Wednesday, June 03, 2009

The Eastbourne Redoubt

Summer is the time for going to the seaside and strolling along the prom, and a few weeks ago at Eastbourne I did just that, and was rewarded with a wonderful dsicovery.

Eastbourne is more generally associated with the Edwardian era than the Napoleonic wars, but it does have the most amazing redoubt, now restored to its early 19th century glory.

In the early 1800's the fear of a French invasion of Britain was very real. Napoleon moved troops to Boulogne and planned to ferry them across to the south coast. In response the British Government built over 70 Martello Towers plus three circular fortresses at Harwich, Dymchurch and Eastbourne.
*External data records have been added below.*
**config.mk**
```make
export PLATFORM = sky130hd
export DESIGN_NAME = tea_half_round
export DESIGN_NICKNAME = d
export VERILOG_FILES = /design/src/tea_pkg.sv /design/src/tea_half_round.sv
export SDC_FILE = /design/constraint.sdc
export NUM_CORES = 1
export LEC_CHECK = 0
export ABC_AREA = 1
export BUFFER_PORTS_ARGS = -buffer_cell sky130_fd_sc_hd__buf_4
export CORE_MARGIN = 5
export CORE_UTILIZATION = 35
export DETAILED_ROUTE_END_ITERATION = 12
export GPL_TIMING_DRIVEN = 1
export HOLD_SLACK_MARGIN = 0.02
export PLACE_DENSITY_LB_ADDON = 0.05
export REMOVE_ABC_BUFFERS = 1
export SLEW_MARGIN = 20
export SYNTH_ARGS = -nofsm -noshare
export SYNTH_HDL_FRONTEND = slang
export SYNTH_SLANG_ARGS = --single-unit
export TNS_END_PERCENT = 20
```
**constraint.sdc**
```tcl
create_clock -name clk -period 1.8 [get_ports clk]
set_clock_uncertainty 0.2 [all_clocks]
set_input_delay 0.36 -clock clk [delete_from_list [all_inputs] [get_ports clk]]
set_output_delay 0.36 -clock clk [all_outputs]
set_load 0.05 [all_outputs]
```
**src/tea_pkg.sv**
```systemverilog
// tea_pkg: shared types, constants and the round-sum helper for the tea block cipher
// no dependencies; compiled before every other file of the block
package tea_pkg;

	localparam int unsigned WORD_W      = 32;
	localparam int unsigned CFG_IDX_W   = 2;
	localparam int unsigned ROUNDS_DEF  = 32;
	localparam logic [31:0] TEA_DELTA   = 32'h9E37_79B9;

	// register indexes of the configuration port
	localparam logic [CFG_IDX_W-1:0] REG_KEY0 = 2'd0;
	localparam logic [CFG_IDX_W-1:0] REG_KEY1 = 2'd1;
	localparam logic [CFG_IDX_W-1:0] REG_KEY2 = 2'd2;
	localparam logic [CFG_IDX_W-1:0] REG_KEY3 = 2'd3;

	// direction codes
	localparam logic KIND_ENC = 1'b0;
	localparam logic KIND_DEC = 1'b1;

	typedef logic [WORD_W-1:0] word_t;

	typedef struct packed {
		word_t k0;
		word_t k1;
		word_t k2;
		word_t k3;
	} tea_key_t;

	typedef struct packed {
		logic  kind;
		word_t y;
		word_t z;
	} tea_blk_t;

	// delta * n mod 2^32, evaluated at elaboration only
	function automatic word_t tea_sum(input int unsigned n);
		logic [63:0] p;
		p = 64'(TEA_DELTA) * 64'(n);
		return p[WORD_W-1:0];
	endfunction

endpackage

```
**src/tea_half_round.sv**
```systemverilog
// tea_half_round: one registered half round of tea, either direction
// depends on tea_pkg; instantiated 2*ROUNDS times by tea_block_cipher
module tea_half_round #(
	parameter bit          SECOND = 1'b0,   // second half of its round
	parameter logic [31:0] ENC_SUM = 32'h0,
	parameter logic [31:0] DEC_SUM = 32'h0
) (
	input  logic             clk,
	input  logic             arst_n,
	input  logic             en,
	input  tea_pkg::tea_key_t key,
	input  logic             vld_in,
	input  tea_pkg::tea_blk_t blk_in,
	output logic             vld_s1,
	output tea_pkg::tea_blk_t blk_s1
);
	import tea_pkg::*;

	logic     upd_y;
	word_t    w;
	word_t    tgt;
	word_t    ka;
	word_t    kb;
	word_t    s;
	word_t    mix;
	word_t    res;
	tea_blk_t nxt;

	// encrypt: y then z; decrypt: z then y
	assign upd_y = (SECOND == 1'b0) ^ (blk_in.kind == KIND_DEC);

	always_comb begin
		w   = upd_y ? blk_in.z : blk_in.y;
		tgt = upd_y ? blk_in.y : blk_in.z;
		ka  = upd_y ? key.k0 : key.k2;
		kb  = upd_y ? key.k1 : key.k3;
		s   = (blk_in.kind == KIND_DEC) ? DEC_SUM : ENC_SUM;
		mix = ((w << 4) + ka) ^ (w + s) ^ ((w >> 5) + kb);
		res = (blk_in.kind == KIND_DEC) ? (tgt - mix) : (tgt + mix);
		nxt = blk_in;
		if (upd_y) begin
			nxt.y = res;
		end else begin
			nxt.z = res;
		end
	end

	always_ff @(posedge clk or negedge arst_n) begin
		if (!arst_n) begin
			vld_s1 <= 1'b0;
		end else if (en) begin
			vld_s1 <= vld_in;
		end
	end

	always_ff @(posedge clk) begin
		if (en) begin
			blk_s1 <= nxt;
		end
	end

endmodule

```
==> metrics.cfg, run 1 <==
[clock_tree]
root_buffer=clkbuf_16
clk_pin_slew_ps=60
cts_max_path_buffers=2
numCtsBuffers=9
cts.sinks=66
clk_latency_ps=340
cts_tree=yes
h-tree-depth=3

[synthesis]
ys_warn_count=0
synthSimpleGateAreaFrac=0.482
synth_mux_area_frac=0.00171
syn_inst=2287
synth-edff-count=65
synth_compound_gate_area_share=0.0862
synth_area_um2=12500
synthDistinctLibCells=45
synth_top_family_by_area=simple AND/OR/NAND/NOR gates
yosysSeqAreaShare=0.159
yosys.area_share.adder=0.0912
synth-seq-cells=66
avgSynthCellArea_um2=5.45
synthXorXnorAreaFrac=0.0576
synthFlopType=edfxtp_1
synthArstFlopShare=0.0152

[route]
route.detailed.drc=0
ant_nets=0
vias=16800
totalWireLength_um=57200
drtIter0Drc=958
wire_per_inst_um=16.4
viasPerCell=4.82
drtPass1Iterations=5

[layout]
antenna_cells=0
final_util=0.608
syn_to_final_growth_pct=72.7
drive_above_1_share=0.410
fillers=3472
finalNetCount=3315
final_cell_mix=902 x nand2_1, 727 x buf_4, 324 x inv_1, 145 x nand2_2, 124 x nand3_1
final_common_cell=nand2_1

[sta]
fmax_mhz=198
timing.final.ws_setup_ps=-3250
rsz0062_at_grt=yes
fin_setup_tns_ps=-167060
setup-violations-final=64
slew_headroom=0.697
drv_slew=0
fin_crit_ps=5050
finalCritPeriodShare=2.80
worstMarginPinSlew_ps=450
holdWs_ps=47.9
hold_viol=0

[placed_design]
numPortBuffers=262
dp_slack_ps=-3990
dp_hpwl_um=46800
gp_congestion=0.918

[die]
rows=69
core_um2=35400
boundaryPins=263
dieArea_um2=39500
start_util=0.352
die_h_um=199
die_w_um=199

[setup_path]
crit_arrival_ps=4940
path_class=in -> reg
slowest_stage=fa_2
cp.required_ps=1690
critPathMaxStageDelay_ps=420
crit_fanout=7
endpoint_kind=flop
start_kind=input pin

[run_status]
status=finished with violations
violations=setup timing

[global_routing]
track_usage=0.271
grt_overflow=0
antenna_found_initial=0
grt_start_max_net_pins=29
grt_pass1_wl_um=83300
grt_pass1_vias=16000

[power_and_ir_drop]
power.leakage_uw=0.0116
power.density_nw_per_um2=1010
finalPower_uw=21700
max-vdd-ir-drop_uv=925

[job]
maxCapViolations=0

[min_path]
hold_path_class=in -> reg

-- final timing paths --
kind	start	end	slack, ps	cells past startpoint
max in group asynchronous	arst_n	vld_s1	1190	2
worst min register to register	vld_s1	vld_s1	310	1
worst min-delay path	vld_in	vld_s1	50	2
worst max register to register	vld_s1	vld_s1	860	1
min in group asynchronous	arst_n	vld_s1	130	2
worst max-delay path	blk_in[64]	blk_s1[30]	-3250	36
-- flip-flops by register name, indices dropped and copies added, names as in the netlist --
name    flops
vld_s1      1
blk_s1     65
-- through the flow --
stage	instances	area, um2
final	3495	21500
after global routing	3495	21500
after CTS	3471	20100
after detailed placement	3426	18300
after global placement	3426	18300
after floorplan	2245	12200
-- routing by layer --
layer  global-route usage  wire length [um]  up-vias
met5                    0                 0        -
met3               0.0256              3140       69
met1                0.369             25600     7696
li1                     -                 -     8631
met4               0.0750              1530        0
met2                0.459             26900      434
-- synth_stat cells (4+ instances only) --
cell type | number | area share
clkbuf_1 | 23 | 0.0069
inv_1 | 345 | 0.10
nand4_1 | 26 | 0.013
ha_1 | 86 | 0.086
nor2_1 | 152 | 0.046
nand3_2 | 7 | 0.0056
buf_1 | 5 | 0.0015
nor2_2 | 4 | 0.0020
o21bai_1 | 10 | 0.0060
a21oi_1 | 68 | 0.027
o21ai_1 | 6 | 0.0024
o21ai_0 | 84 | 0.034
nand3_1 | 152 | 0.061
a21o_1 | 4 | 0.0024
o21ai_2 | 10 | 0.0070
nor3_1 | 14 | 0.0056
nand2_2 | 13 | 0.0065
buf_6 | 5 | 0.0045
buf_2 | 6 | 0.0024
nand2_1 | 1058 | 0.32
edfxtp_1 | 65 | 0.16
xnor2_1 | 36 | 0.025
a31oi_1 | 7 | 0.0035
nand3b_1 | 11 | 0.0066
or2_2 | 13 | 0.0065
xor2_1 | 46 | 0.032
-- final cells by class --
type / count / area, um2 / share of cell area
sequential: 66 / 1980 / 0.0919
clock inverter: 7 / 68.8 / 0.00320
multi-input combinational: 1833 / 11100 / 0.517
clock buffer: 9 / 225 / 0.0105
tap: 461 / 577 / 0.0268
timing repair inverter: 2 / 20.0 / 0.000931
timing repair buffer: 771 / 6210 / 0.289
inverter: 346 / 1320 / 0.0614
-- timing repair --
action,CTS,global route
pin swaps,41,134
hold buffers,1,0
cloned,7,3
gates resized for setup,250,312
hold endpoints to repair,1,0
setup buffers,21,23
setup endpoints to repair,64,64
-- worst max-delay path: cells and delay by family --
family | cells | cell delay [ps]
adders and majority gates | 3 | 910
buffers and inverters | 6 | 740
AOI/OAI and AO/OA | 6 | 860
xor gates and xnor gates | 1 | 140
and+or+nand+nor | 20 | 1900
-- power breakdown --
| part | internal (uW) | total [uW] | switching (uW) |
|---|---|---|---|
| sequential | 2270 | 2380 | 108 |
| clock | 1070 | 1780 | 716 |
| combinational | 7770 | 17500 | 9730 |
| total | 11100 | 21700 | 10600 |
-- cell families (layout without fill, tap and decap cells) --
kind of cell | Yosys count | after routing
compound gates | 195 | 195
xor+xnor | 82 | 82
fa+ha+maj | 89 | 89
buf+inv | 388 | 1135
flops | 66 | 66
mux | 2 | 2
simple gates | 1465 | 1465
Note: power is estimated with default switching activity, not from simulation.
==> inputs of run 2 (changes only) <==
--- a/config.mk
+++ b/config.mk
@@ -14,6 +14,7 @@
 export HOLD_SLACK_MARGIN = 0.02
 export PLACE_DENSITY_LB_ADDON = 0.05
 export REMOVE_ABC_BUFFERS = 1
+export SETUP_SLACK_MARGIN = 0.4
 export SLEW_MARGIN = 20
 export SYNTH_ARGS = -nofsm -noshare
 export SYNTH_HDL_FRONTEND = slang
==> run 2 against run 1 <==
  * The flow still finishes with violations (setup timing)
  * Via count grew 1.0%
  * Sequential power grew 3%
  * First-iteration DRC count grew 16%
  * Register-to-register slack is essentially flat
  * Largest power group unchanged
==> metrics.cfg, run 2 (synthesized netlist as in run 1, its figures left out) <==
[placed_design]
gp_congestion=0.918
dp_cells=3426
numPortBuffers=262
dp_slack_ps=-3990
dp_hpwl_um=46800

[clock_tree]
cts.sinks=66
numCtsBuffers=9
clk_pin_slew_ps=60
cts_tree=yes
clk_latency_ps=340
root_buffer=clkbuf_16
h-tree-depth=3
cts_max_path_buffers=2

[die]
boundaryPins=263
rows=69
dieArea_um2=39500
die_h_um=199
die_w_um=199
core_um2=35400
start_util=0.352

[layout]
finalNetCount=3324
top_regs=blk_s1 x65, vld_s1 x1
largest-register=blk_s1
drive_above_1_share=0.417
fillers=3372
antenna_cells=0
final_common_cell=nand2_1
final_util=0.625
final_cell_mix=926 x nand2_1, 655 x buf_4, 329 x inv_1, 120 x nand2_2, 111 x nand3_1
largest_register_ffs=65
syn_to_final_growth_pct=77.6
fin_cells=3504

[sta]
fmax_mhz=193
hold_viol=0
rsz0062_at_grt=yes
worstMarginPinSlew_ps=581
timing.final.ws_setup_ps=-3390
slew_headroom=0.609
fin_crit_ps=5190
finalCritPeriodShare=2.88
drv_slew=0
setup-violations-final=64

[setup_path]
crit_arrival_ps=5080
slowest_stage=fa_2
crit_fanout=7
endpoint_kind=flop
path_class=in -> reg
start_kind=input pin
critPathMaxStageDelay_ps=610
path_common_cell=nor2_4
cp.required_ps=1700
reg2reg_depth=1

[route]
wire_per_inst_um=16.7
ant_nets=0
drtIter0Drc=1107
totalWireLength_um=58400
vias=17000
drtPass1Iterations=6
route.detailed.drc=0
viasPerCell=4.85

[global_routing]
track_usage=0.279
grt_overflow=0
antenna_found_initial=0
grt_pass1_wl_um=85500
grt_start_max_net_pins=29
grt_pass1_vias=16200

[power_and_ir_drop]
power.leakage_uw=0.0119
max-vdd-ir-drop_uv=957
finalPower_uw=23100
power.density_nw_per_um2=1040

[run_status]
status=finished with violations
violations=setup timing

[min_path]
worstHoldPathCells=2
hold_path_class=in -> reg

[job]
maxCapViolations=0

run 2: worst paths after layout:
check / startpoint / to / slack, ps
setup / recovery: blk_in[64] / blk_s1[30] / -3390
hold / removal: vld_in / vld_s1 / 40
setup reg to reg: vld_s1 / vld_s1 / 850
hold reg to reg: vld_s1 / vld_s1 / 330
max in group asynchronous: arst_n / vld_s1 / 1180
min in group asynchronous: arst_n / vld_s1 / 140
run 2: layout make-up:
class	count	area, um2	area share
multi-input cells	1833	11400	0.513
repair inverters	2	17.5	0.000792
clock buffers	9	225	0.0102
flip-flops and latches	66	1980	0.0893
repair buffers	780	6590	0.298
inverters	346	1320	0.0597
well taps	461	577	0.0261
clock inverters	7	68.8	0.00311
In 1805, Nelson's victory at Trafalgar lessened the threat but plans had been laid and work began on the Eastbourne Redoubt, which took three years to build and only ever fired two shots in anger (at a French ship which strayed too close to the shore – the shots missed).

The Redoubt was used as an observation post and convalescent hospital during WWI and during WWII anti-aircraft guns were mounted on the gun platform. It is now a military museum and houses the regimental museums of The Royal Sussex Regiment and the Queen's Royal Irish Hussars.

Ironically, the Redoubt, which was built to defend the south coast, is now itself defended from the sea by the promenade, but I am so glad it has survived.

Melinda Hammond / Sarah Mallory


Jan Jones said...

Interesting post, Melinda. Brings the concerns of the past into focus.

kate tremayne said...

Great post Melinda and a timely reminder that it is far too long since I visited the Redoubt especially as I live in Sussex. I look forward to a fascinating day out.

Jane Odiwe said...

Fascinating post Melinda!

Melinda Hammond/Sarah Mallory said...

Thanks Jan, Kate and Jane. From the outside this museum looks quite uninspiring - in fact I think it is quite easy to miss it- but it is filled with interesting detail and the staff are so enthusiastic.

Nicola Cornick said...

How interesting, Melinda. I've never been to Eastbourne. Now I have another reason to add it to my list of places to visit.

Melinda Hammond/Sarah Mallory said...

Nicola, it was very popular during the Edwardian era when it was called The Watering Place of the South (didn't you set "The Last Rake in London during this period???)

Monica Fairview said...

Glad you posted this, Melinda. I've been to Eastbourne but never knew about the Redoubt. Now I'll definitely make sure to visit the museum.